La Mort, fille de la Nuit, habitait le seuil du Tartare. La Grèce ne lui éleva ni temples ni autels; et, quoique reconnue pour déesse, elle n'eut jamais aucun prêtre dans cette contrée. Le cyprès et Vif lui étaient consacrés. - Les modernes représentent la Mort sous la figure d'un squelette couvert d'un manteau noir. Dans sa main droite est un glaive ou une faux; dans sa gauche une clepsydre, sorte d'horloge. Au-dessus de sa tête un papillon prend son vol: c'est le symbole de la vie future.

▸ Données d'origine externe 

**flow/run.sh**
```bash
#!/bin/bash
# the make line also repeats each setting of config.mk as NAME=value (left out here)
make -C /OpenROAD-flow-scripts/flow DESIGN_CONFIG=/design/flow/config.mk WORK_HOME=/design/flow/orfs CLKGATE_MAP_FILE= finish
```
**flow/config.mk**
```make
export PLATFORM = sky130hd
export DESIGN_NAME = Processor
export DESIGN_NICKNAME = Processor
export VERILOG_FILES = /design/flow/design.v
export SDC_FILE = /design/flow/constraint.sdc
export NUM_CORES = 4
export LEC_CHECK = 0
export ABC_AREA = 1
export CAP_MARGIN = 15
export CELL_PAD_IN_SITES_GLOBAL_PLACEMENT = 1
export CORE_MARGIN = 10
export CORE_UTILIZATION = 71
export CTS_CLUSTER_DIAMETER = 374
export CTS_CLUSTER_SIZE = 51
export GPL_TIMING_DRIVEN = 0
export MAX_ROUTING_LAYER = met4
export SETUP_SLACK_MARGIN = 5.0
export SLEW_MARGIN = 15
```
**flow/design.v**
```verilog
module ComplexALU(
    input wire [31:0] operand1,
    input wire [31:0] operand2,
    input wire [3:0] opcode,
    output reg [31:0] result
);
always @(*) begin
    case(opcode)
        4'b0000: begin 
            result[31:16] = operand1[31:16] + operand2[31:16];
            result[15:0] = operand1[15:0] + operand2[15:0];
        end
        4'b0001: begin 
            result[31:16] = operand1[31:16] - operand2[31:16];
            result[15:0] = operand1[15:0] - operand2[15:0];
        end
        4'b0010: begin  
            result[31:16] = (operand1[31:16] * operand2[31:16]) - (operand1[15:0] * operand2[15:0]);
            result[15:0] = (operand1[31:16] * operand2[15:0]) + (operand1[15:0] *operand2[31:16]);
        end
        default:  
            result = 32'h0;
    endcase
end
endmodule
module RegisterFile(
    input wire clk,
    input wire rst,
    input wire [4:0] read_addr1,
    input wire [4:0] read_addr2,
    input wire [4:0] write_addr,
    input wire write_enable,
    input wire [31:0] write_data,
    output reg [31:0] read_data1,
    output reg [31:0] read_data2
);
reg [31:0] registers [15:0];
integer i;
always @(*) begin
	read_data1 = registers[read_addr1[3:0]];
    read_data2 = registers[read_addr2[3:0]];
end
always @(posedge clk) begin
    if (rst) begin
        for (i = 0; i < 16; i = i + 1)
            registers[i] <= 32'h0;
        registers[0] <= 32'h00010002;  
        registers[1] <= 32'h00030004;  
    end
	else if (write_enable) begin
        registers[write_addr[3:0]] <= write_data;
    end
end
endmodule
module Processor(
    input wire clk,
    input wire rst,
    input wire [15:0] instruction,
    output reg [4:0] pc,
    output wire [31:0] result,
    output wire [31:0] data_1,
    output wire [31:0] data_2
);
RegisterFile reg_file_inst(
    .clk(clk),
    .rst(rst),
    .read_addr1({1'b0, instruction[11:8]}),
    .read_addr2({1'b0, instruction[7:4]}),
    .write_addr({1'b0, instruction[3:0]}),
    .write_enable(1'b1),
    .write_data(result),
    .read_data1(data_1),
    .read_data2(data_2)
);
ComplexALU alu(
    .operand1(data_1),
    .operand2(data_2),
    .opcode(instruction[15:12]),
    .result(result)
);
always @(posedge clk) begin
    if (rst)
        pc <= 5'd0;
    else
        pc <= pc + 1;
end
endmodule
```
**flow/constraint.sdc**
```tcl
create_clock -name core_clock -period 25.0 [get_ports {clk}]
set_input_delay 5.0000 -clock core_clock [delete_from_list [all_inputs] [get_ports {clk}]]
set_output_delay 5.0000 -clock core_clock [all_outputs]
set_load 0.01 [all_outputs]
```
==> deck_impl_summary.md, run 1 <==
Key Metrics from the Run

Synthesis
  • Yosys cell count: 6,362
  • Synthesized instance count: 6,362
  • XOR Share, Synth: 1.62%
  • Yosys top cell area share: 31.3%
  • Avg Inst Size Synth: 7.72 um^2
  • Synth flops: 517
  • Count leader, synth: nand2_1
  • Commonest cells post-synth: 1,490 x nand2_1, 1,258 x inv_1, 675 x nand3_1
  • Number of enable flip-flop cells: 512
  • Yosys warns: 3
  • MUX area fraction: 0%
  • Ao+oa area frac: 7.10%
  • Main synth FF type: edfxtp_1
  • Synth Area in Simple Gates: 24.9%
  • Synthesis area per yosys: 0.0491 mm^2
  • Post-synthesis cell type count: 50
  • Area leader, netlist: edfxtp_1
  • Synthesized cell area: 0.0491 mm^2
  • Adder Share, Synth: 20.8%
  • Async set-reset flop share out of synthesis: 0%
  • Post-synth net total: 6,973
  • Register share after synthesis: 31.5%
  • Top comb family, area: simple AND/OR/NAND/NOR gates
  • Synth area leaders: edfxtp_1 31%, fa_1 15%, nand2_1 11%, inv_1 9.6%, nand3_1 6.9%

Die
  • Die width: 283 um
  • Chip area: 0.0801 mm^2
  • Area of the core: 0.0686 mm^2
  • Core Rows: 96
  • FP Core Util: 71.6%
  • Die height: 283 um

Outcome
  • Log Error: [ERROR GPL-0301] Utilization 107.370 % exceeds 100%.
  • Stop stage: 3_1_place_gp_skip_io
  • Status: did not finish
==> run 2: changes to the inputs <==
CAP_MARGIN = 10   (was 15)
CELL_PAD_IN_SITES_DETAIL_PLACEMENT = 2   (was not set)
CELL_PAD_IN_SITES_GLOBAL_PLACEMENT = not set   (was 1)
CORE_MARGIN = 6   (was 10)
CORE_UTILIZATION = 15   (was 71)
CTS_CLUSTER_DIAMETER = not set   (was 374)
CTS_CLUSTER_SIZE = not set   (was 51)
GPL_TIMING_DRIVEN = not set   (was 0)
MAX_ROUTING_LAYER = not set   (was met4)
SETUP_SLACK_MARGIN = 4.21   (was 5.0)
SLEW_MARGIN = 20   (was 15)
TNS_END_PERCENT = 75   (was not set)
==> deck_impl_summary.md, run 2 <==
Flow Results at a Glance

Synthesis
  • Number of enable flip-flop cells: 512 (unchanged)
  • Main synth FF type: edfxtp_1
  • Synth flops: 517 (unchanged)
  • Post-synthesis cell type count: 50 (unchanged)
  • Yosys warns: 3 (unchanged)
  • Synthesis area per yosys: 0.0491 mm^2 (unchanged)
  • Adder Share, Synth: 20.8% (unchanged)
  • Async set-reset flop share out of synthesis: 0% (unchanged)
  • Yosys top cell area share: 31.3% (unchanged)
  • Top comb family, area: simple AND/OR/NAND/NOR gates
  • Yosys cell count: 6,362 (unchanged)
  • Area leader, netlist: edfxtp_1
  • XOR Share, Synth: 1.62% (unchanged)
  • Commonest cells post-synth: 1,490 x nand2_1, 1,258 x inv_1, 675 x nand3_1
  • Synthesized instance count: 6,362 (unchanged)
  • Synthesized cell area: 0.0491 mm^2 (unchanged)
  • Synth area leaders: edfxtp_1 31%, fa_1 15%, nand2_1 11%, inv_1 9.6%, nand3_1 6.9%
  • Count leader, synth: nand2_1
  • Register share after synthesis: 31.5% (unchanged)
  • MUX area fraction: 0% (unchanged)
  • Ao+oa area frac: 7.10% (unchanged)
  • Synth Area in Simple Gates: 24.9% (unchanged)
  • Post-synth net total: 6,973 (unchanged)
  • Avg Inst Size Synth: 7.72 um^2 (unchanged)

STA
  • Pins Over Slew Limit: 0
  • TNS Setup: 0 ns
  • Worst-margin pin slew: 1.33 ns
  • Unrepaired setup endpoints after global routing: yes
  • Layout Skew: 0.0799 ns
  • Relative slew slack: 11.1%
  • Ratio of final minimum period to clock period: 84.7%
  • Min cycle time layout: 21.18 ns
  • Final hold vios: 0
  • Final setup fails: 0
  • Fmax: 47.2 MHz

Critical path
  • Critical R2R Launch: reg_file_inst.registers[6][5]
  • Setup crit end kind: primary output
  • Worst setup path end: result[14]
  • Setup crit start kind: input port
  • CP top delay family: adder cells
  • Worst Path Max Fanout: 70
  • Critical path buffers and inverters: 9
  • CP Class: input port to primary output
  • CP most frequent cell: inv_1
  • CP Data Arrival Time: 16.18 ns
  • Reg2reg path depth: 35
  • Worst path max stage delay: 0.71 ns
  • Slowest cell on crit path: fa_2
  • R2r endpoint: reg_file_inst.registers[11][14]
  • Reg2reg setup slack: 13.83 ns
  • Levels on crit path: 35
  • CP startpoint: instruction[5]
  • Crit path DRT: 20.00 ns

Job
  • Max Cap Violations: 0
  • Tool warning count: 38

Die
  • Core Rows: 209 (+120%)
  • FP Core Util: 15.1% (-57 points)
  • Chip area: 0.341 mm^2 (+330%)
  • Die width: 584 um (+110%)
  • Area of the core: 0.325 mm^2 (+370%)
  • Die height: 584 um (+110%)
  • I/O Pins: 119

Drt
  • Remaining antenna violation count: 0
  • Via count: 54,700
  • WL/cell: 31.5 um
  • Initial DRC count: 9,078
  • Total wire length: 334,000 um
  • Pre-antenna DRT Iters: 7
  • # DRC: 0
  • Vias per cell: 5.15

Worst hold path
  • Worst hold stages: 1
  • Hold Crit Class: flip-flop to flip-flop
  • Hold EP: pc[0]
  • Hold wc startpoint: pc[0]

GRT
  • Initial antenna violation count: 52
  • Total grt overflow: 0
  • GRT Util Overall: 19.0%
  • Largest net degree at the start of global routing: 209
  • Vias in the first global route: 60,800
  • First-pass GRT wire length: 462,000 um

CTS
  • CTS max path bufs: 3
  • TritonCTS Sinks: 517
  • CTS Buf Count: 60
  • CTS tree: yes
  • H-tree depth: 2
  • Clk pin slew, worst setup/hold paths: 0.05 ns
  • Root Driver: clkbuf_16
  • Clk latency late pin: 0.75 ns

Placement
  • Port Buffer Count: 118
  • Dpl cell area: 0.0545 mm^2
  • Placed Cells: 10,500
  • DP HPWL: 204,000 um
  • Routability cong.: 0.872

Final layout
  • Layout Nets: 6,838
  • Final Non-Filler Cells: 10,600
  • Area Overhead vs Synth: 16.2%
  • Fillers: 38,100
  • Final Cell Area: 0.0571 mm^2

Outcome
  • Status: complete, no violations
==> run 2: final cells by class <==
type | instances | area (um^2) | share of cell area [%]
Multi-Input combinational cell | 4165 | 27200 | 47.6
Sequential cell | 517 | 15500 | 27.1
Tap cell | 4325 | 5410 | 9.48
Inverter | 1278 | 4850 | 8.49
Timing Repair Buffer | 205 | 2150 | 3.76
Clock buffer | 70 | 1540 | 2.70
Clock inverter | 39 | 440 | 0.771
Antenna cell | 24 | 60.1 | 0.105
==> run 2: layer usage <==
layer / wire (um) / global-route usage [%] / up-vias / part of all wire (%)
met4: 42300 / 19.0 / 64 / 13
met2: 140000 / 27.5 / 5655 / 42
li1: - / - / 19500 / -
met3: 49600 / 11.3 / 2848 / 15
met1: 101000 / 18.1 / 26600 / 30
met5: 1090 / 2.89 / - / 0.33
==> run 2: what timing repair did <==
action | CTS | global route
endpoints found under the hold margin | 0 | 0
resized | 18 | 91
pin swaps | 0 | 2
gates cloned | 1 | 2
endpoints found under the setup margin | 10 | 11
buffers inserted | 0 | 2
hold buffers | 0 | 0
==> run 2: metrics by stage <==
step           hold slack (ns)  setup slack (ns)  util [%]
5_1_grt                  0.510              3.91      17.5
3_3_place_gp             0.452              4.55      16.8
6_report                 0.472              3.82      17.6
4_1_cts                  0.479              4.23      17.4
2_1_floorplan            0.469              7.83         -
3_5_place_dp             0.463              3.34      16.8
==> run 3: changes to the inputs <==
ABC_AREA = not set   (was 1)
CAP_MARGIN = 25   (was 10)
CELL_PAD_IN_SITES_DETAIL_PLACEMENT = 0   (was 2)
CORE_MARGIN = 2   (was 6)
CORE_UTILIZATION = 18   (was 15)
GPL_ROUTABILITY_DRIVEN = 1   (was not set)
GPL_TIMING_DRIVEN = 0   (was not set)
PLACE_DENSITY_LB_ADDON = 0.25   (was not set)
SETUP_SLACK_MARGIN = 5.0   (was 4.21)
SLEW_MARGIN = 5   (was 20)
TNS_END_PERCENT = not set   (was 75)
clock period = 23.6 ns   (was 25.0 ns; I/O delays follow)
==> deck_impl_summary.md, run 3 <==
Flow Results at a Glance

STA
  • Pins Over Slew Limit: 0 (unchanged)
  • Worst-margin pin slew: 1.32 ns (-0.00580 ns)
  • Relative slew slack: 11.8% (+0.71 points)
  • Ratio of final minimum period to clock period: 77.7% (-7.0 points)
  • Min cycle time layout: 18.34 ns
  • Unrepaired setup endpoints after global routing: yes
  • Layout Skew: 0.0182 ns (-0.0616 ns)
  • Final setup fails: 0 (unchanged)
  • TNS Setup: 0 ns (unchanged)
  • Final hold vios: 0 (unchanged)
  • Fmax: 54.5 MHz

Drt
  • Vias per cell: 4.60 (-11%)
  • WL/cell: 28.9 um (-8.2%)
  • Pre-antenna DRT Iters: 6 (-1)
  • Via count: 35,300 (-36%)
  • Total wire length: 221,000 um (-34%)
  • # DRC: 0 (unchanged)
  • Remaining antenna violation count: 0 (unchanged)
  • Initial DRC count: 4,300 (-53%)

CTS
  • CTS Buf Count: 60 (unchanged)
  • CTS tree: yes
  • Root Driver: clkbuf_16
  • H-tree depth: 2 (unchanged)
  • Hold buffer count at CTS: 0 (unchanged)
  • CTS max path bufs: 3 (unchanged)
  • Clk pin slew, worst setup/hold paths: 0.06 ns (about the same)
  • Clk latency late pin: 0.66 ns (-0.09 ns)
  • TritonCTS Sinks: 517 (unchanged)

Synthesis
  • Yosys top cell area share: 34.8% (+3.5 points)
  • Main synth FF type: edfxtp_1
  • Post-synth net total: 4,541 (-35%)
  • Synth Area in Simple Gates: 10.9% (-14 points)
  • Synth area leaders: edfxtp_1 35%, fa_1 17%, mux4_2 13%, nor2_1 7.8%, ha_1 6.2%
  • Area leader, netlist: edfxtp_1
  • Commonest cells post-synth: 915 x nor2_1, 548 x inv_1, 512 x edfxtp_1
  • Async set-reset flop share out of synthesis: 0% (unchanged)
  • Register share after synthesis: 35.0% (+3.5 points)
  • Synthesized cell area: 0.0442 mm^2 (-10%)
  • Synthesis area per yosys: 0.0442 mm^2 (-10%)
  • MUX area fraction: 14.3% (+14 points)
  • Top comb family, area: adder cells
  • Ao+oa area frac: 5.20% (-1.9 points)
  • Adder Share, Synth: 23.1% (+2.3 points)
  • Post-synthesis cell type count: 72 (+44%)
  • Count leader, synth: nor2_1
  • XOR Share, Synth: 3.91% (+2.3 points)
  • Yosys cell count: 3,930 (-38%)
  • Number of enable flip-flop cells: 512 (unchanged)
  • Avg Inst Size Synth: 11.2 um^2 (+46%)
  • Yosys warns: 3 (unchanged)
  • Synth flops: 517 (unchanged)
  • Synthesized instance count: 3,930 (-38%)

Critical path
  • Critical path buffers and inverters: 17 (+8)
  • Worst setup path end: result[14]
  • CP Class: input port to primary output
  • Setup crit start kind: input port
  • Crit path DRT: 18.88 ns (-1.12 ns)
  • Setup crit end kind: primary output
  • Reg2reg setup slack: 14.37 ns (+0.54 ns)
  • R2r endpoint: reg_file_inst.registers[6][15]
  • Critical R2R Launch: reg_file_inst.registers[12][13]
  • Slowest cell on crit path: fa_1
  • Reg2reg path depth: 29 (-17%)
  • CP top delay family: adder cells
  • Worst Path Max Fanout: 10 (-86%)
  • Worst path max stage delay: 0.55 ns (-0.16 ns)
  • CP Data Arrival Time: 13.62 ns (-2.56 ns)
  • Levels on crit path: 38 (+8.6%)
  • CP startpoint: instruction[4]

Die
  • FP Core Util: 18.1% (+3.0 points)
  • I/O Pins: 119 (unchanged)
  • Area of the core: 0.244 mm^2 (-25%)
  • Die height: 500 um (-14%)
  • Die width: 500 um (-14%)
  • Chip area: 0.250 mm^2 (-27%)
  • Core Rows: 181 (-13%)

Final layout
  • Final Non-Filler Cells: 7,659 (-28%)
  • Final Util: 23.3% (+5.8 points)
  • Layout Nets: 5,017 (-27%)
  • Area Overhead vs Synth: 28.5%

GRT
  • Met2 Usage GRT: 27.3% (-0.21 points)
  • Initial antenna violation count: 8 (-85%)
  • Total grt overflow: 0 (unchanged)
  • M3 GR Usage: 3.35% (-7.9 points)
  • GRT Util Overall: 17.2% (-1.7 points)
  • Vias in the first global route: 35,300 (-42%)
  • Gr busiest metal: met2
  • First-pass GRT wire length: 298,000 um (-36%)
  • M1 GR Usage: 23.5% (+5.4 points)
  • Largest net degree at the start of global routing: 33 (-84%)

Worst hold path
  • Hold wc startpoint: pc[0]
  • Hold Crit Class: flip-flop to flip-flop
  • Hold EP: pc[0]
  • Worst hold stages: 1 (unchanged)

Placement
  • Placed Cells: 7,302 (-30%)
  • Routability cong.: 0.898 (+3.0%)
  • DP HPWL: 159,000 um (-22%)
  • Port Buffer Count: 111 (-5.9%)

Job
  • Max Cap Violations: 0 (unchanged)
  • Tool warning count: 30 (-21%)

Outcome
  • Status: complete, no violations
-- run 3: per-layer routing --
| metal | vias up | part of all wire, % |
|---|---|---|
| li1 | 14100 | - |
| met1 | 18700 | 41 |
| met2 | 2001 | 45 |
| met3 | 376 | 9.4 |
| met4 | 6 | 3.9 |
| met5 | - | 0.018 |
-- run 3: layout make-up --
class / count / area [um^2]
flip-flops and latches: 517 / 15500
repair buffers: 414 / 4430
clock inverters: 36 / 367
multi-input cells: 2596 / 26200
plain buffers: 256 / 2600
inverters: 561 / 2190
fillers: 26200 / 187000
clock buffers: 72 / 1570
well taps: 3202 / 4010
diodes: 5 / 12.5
-- run 3: stage by stage --
stage	hold WS, ns	instance area, um^2	setup WS [ns]
after floorplan	0.469	44200	5.87
after global placement	0.454	49300	0.990
after detailed placement	0.458	50300	1.94
after CTS	0.472	55600	4.89
after global routing	0.490	56800	4.90
final	0.469	56800	5.26
-- run 3: repair_timing --
action	4_1_cts	5_1_grt
setup buffers	152	85
setup endpoints to repair	25	17
hold endpoints to repair	0	0
gates cloned	5	2
gates resized	454	132
pin swaps	38	47
==> run 4: changes to the inputs <==
CAP_MARGIN = 20   (was 25)
CELL_PAD_IN_SITES_DETAIL_PLACEMENT = not set   (was 0)
CORE_UTILIZATION = 29   (was 18)
GPL_ROUTABILITY_DRIVEN = not set   (was 1)
GPL_TIMING_DRIVEN = not set   (was 0)
PLACE_DENSITY_LB_ADDON = not set   (was 0.25)
SETUP_SLACK_MARGIN = not set   (was 5.0)
SLEW_MARGIN = 20   (was 5)
clock period = 20.7 ns   (was 23.6 ns; I/O delays follow)
==> deck_impl_summary.md, run 4 <==
Flow Results at a Glance

Critical path
  • R2r endpoint: reg_file_inst.registers[13][15]
  • Worst setup path end: result[15]
  • Worst Path Max Fanout: 17 (+7)
  • Slowest cell on crit path: nor2b_2
  • Worst path max stage delay: 1.00 ns (+0.45 ns)
  • Critical path buffers and inverters: 7 (-10)
  • Levels on crit path: 29 (-24%)
  • Critical R2R Launch: reg_file_inst.registers[7][22]
  • CP most frequent cell: fa_1
  • CP top delay family: adder cells
  • Crit path DRT: 16.56 ns (-2.32 ns)
  • CP startpoint: instruction[10]
  • Reg2reg path depth: 27 (-6.9%)
  • Setup crit end kind: primary output
  • Reg2reg setup slack: 11.35 ns (-3.02 ns)
  • CP Data Arrival Time: 14.82 ns (+1.20 ns)
  • CP Class: input port to primary output
  • Setup crit start kind: input port

Drt
  • Initial DRC count: 4,674 (+8.7%)
  • Pre-antenna DRT Iters: 6 (unchanged)
  • # DRC: 0 (unchanged)
  • Vias per cell: 5.35 (+16%)
  • WL/cell: 26.6 um (-7.9%)
  • Total wire length: 161,000 um (-27%)
  • Via count: 32,400 (-8.2%)
  • Remaining antenna violation count: 0 (unchanged)

Synthesis
  • Main synth FF type: edfxtp_1
  • Synth area leaders: edfxtp_1 35%, fa_1 17%, mux4_2 13%, nor2_1 7.8%, ha_1 6.2%
  • Register share after synthesis: 35.0% (unchanged)
  • Async set-reset flop share out of synthesis: 0% (unchanged)
  • MUX area fraction: 14.3% (unchanged)
  • Synthesized instance count: 3,930 (unchanged)
  • Commonest cells post-synth: 915 x nor2_1, 548 x inv_1, 512 x edfxtp_1
  • Synthesized cell area: 0.0442 mm^2 (unchanged)
  • Area leader, netlist: edfxtp_1
  • Adder Share, Synth: 23.1% (unchanged)
  • Yosys warns: 3 (unchanged)
  • Yosys top cell area share: 34.8% (unchanged)
  • Synth flops: 517 (unchanged)
  • Post-synth net total: 4,541 (unchanged)
  • Post-synthesis cell type count: 72 (unchanged)
  • Synthesis area per yosys: 0.0442 mm^2 (unchanged)
  • Top comb family, area: adder cells
  • Ao+oa area frac: 5.20% (unchanged)
  • Synth Area in Simple Gates: 10.9% (unchanged)
  • XOR Share, Synth: 3.91% (unchanged)
  • Yosys cell count: 3,930 (unchanged)
  • Count leader, synth: nor2_1
  • Number of enable flip-flop cells: 512 (unchanged)
  • Avg Inst Size Synth: 11.2 um^2 (unchanged)

GRT
  • Vias in the first global route: 32,800 (-6.9%)
  • GRT Util Overall: 20.3% (+3.1 points)
  • Total grt overflow: 0 (unchanged)
  • Initial antenna violation count: 5 (-3)
  • First-pass GRT wire length: 231,000 um (-22%)
  • Largest net degree at the start of global routing: 61 (+85%)

CTS
  • TritonCTS Sinks: 517 (unchanged)
  • Hold buffer count at CTS: 0 (unchanged)
  • Root Driver: clkbuf_16
  • Resized cells post-CTS: 0 (-100%)
  • H-tree depth: 2 (unchanged)
  • CTS max path bufs: 3 (unchanged)
  • Clk pin slew, worst setup/hold paths: 0.06 ns (about the same)
  • Clk latency late pin: 0.61 ns (-0.05 ns)
  • CTS Buf Count: 52 (-13%)
  • CTS tree: yes
  • Postcts setup bufs: 0 (-100%)

Outcome
  • Status: complete, no violations

Job
  • Tool warning count: 28 (-6.7%)
  • Max Cap Violations: 0 (unchanged)

Worst hold path
  • Hold Crit Class: flip-flop to flip-flop
  • Hold wc startpoint: pc[0]
  • Worst hold stages: 1 (unchanged)
  • Hold EP: pc[0]

Final layout
  • Final Cell Area: 0.0497 mm^2 (-13%)
  • Fillers: 15,300 (-42%)
  • Area Overhead vs Synth: 12.4%
  • Final Non-Filler Cells: 6,045 (-21%)
  • Layout Nets: 4,582 (-8.7%)

STA
  • Ratio of final minimum period to clock period: 91.6% (+14 points)
  • Layout Skew: 0.0237 ns (+0.00543 ns)
  • PnR worst setup slack: 1.74 ns (-3.52 ns)
  • Final setup fails: 0 (unchanged)
  • Unrepaired setup endpoints after global routing: no
  • Worst-margin pin slew: 1.22 ns (-0.108 ns)
  • Min cycle time layout: 18.96 ns
  • Relative slew slack: 19.0% (+7.2 points)
  • Final hold vios: 0 (unchanged)
  • TNS Setup: 0 ns (unchanged)
  • Fmax: 52.7 MHz
  • Pins Over Slew Limit: 0 (unchanged)

Die
  • Die height: 394 um (-21%)
  • Core Rows: 143 (-21%)
  • FP Core Util: 29.1% (+11 points)
  • Die width: 394 um (-21%)
  • Area of the core: 0.152 mm^2 (-38%)
  • Chip area: 0.156 mm^2 (-38%)
  • I/O Pins: 119 (unchanged)

Placement
  • Placed Cells: 5,945 (-19%)
  • Dpl cell area: 0.0480 mm^2 (-4.7%)
  • Port Buffer Count: 118 (+6.3%)
  • Routability cong.: 0.969 (+7.9%)
  • Post-place setup slack: 1.90 ns (-0.0303 ns)
  • DP HPWL: 111,000 um (-30%)
-- run 4: per-stage QoR --
step / hold WS [ns] / utilization, %
after floorplan: 0.469 / -
after global placement: 0.449 / 31.6
after detailed placement: 0.452 / 31.6
after CTS: 0.469 / 32.7
after global routing: 0.491 / 32.8
final: 0.467 / 32.8
-- run 4: layout make-up --
type | count | area, um^2 | area share [%]
Antenna cell | 2 | 5.00 | 0.0101
Sequential cell | 517 | 15500 | 31.1
Inverter | 561 | 2110 | 4.24
Clock inverter | 25 | 218 | 0.438
Multi-Input combinational cell | 2596 | 25700 | 51.7
Tap cell | 2030 | 2540 | 5.11
Timing Repair Buffer | 243 | 2220 | 4.47
Clock buffer | 71 | 1440 | 2.91
-- run 4: routing by layer --
metal	wire (um)	GRT usage [%]	up-vias
li1	-	-	13200
met1	62500	27.7	16600
met4	5990	6.54	10
met3	20600	5.12	368
met2	71700	31.7	2152
met5	79	0	-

Les peintres et les sculpteurs de l'antiquité, craignant sans doute de réveiller des idées pénibles, ne peignirent la Mort que sous des emblèmes gracieux. Tantôt c'est un Amour qui renverse ou éteint son flambeau; tantôt c'est un enfant qui s'endort; tantôt c'est une rose sur un cercueil.

Laissons au vulgaire des hommes
Redouter de la mort les pièges imprévus:
Elle n'est point tant que nous sommes;
Quand elle est, nous ne sommes plus.

L'abbé Mangenot

La déesse des funérailles s'appelait Libitine, chez les Romains, et était la protectrice de tous les employés et administrateurs des pompes funèbres. Elle avait à Rome un temple où l'on venait apporter un denier d'argent pour chaque personne qui décédait: institution ancienne, qui remonte au règne de Servius Tullius. Le nom de Libitine est quelquefois donné à Hécate et à Proserpine.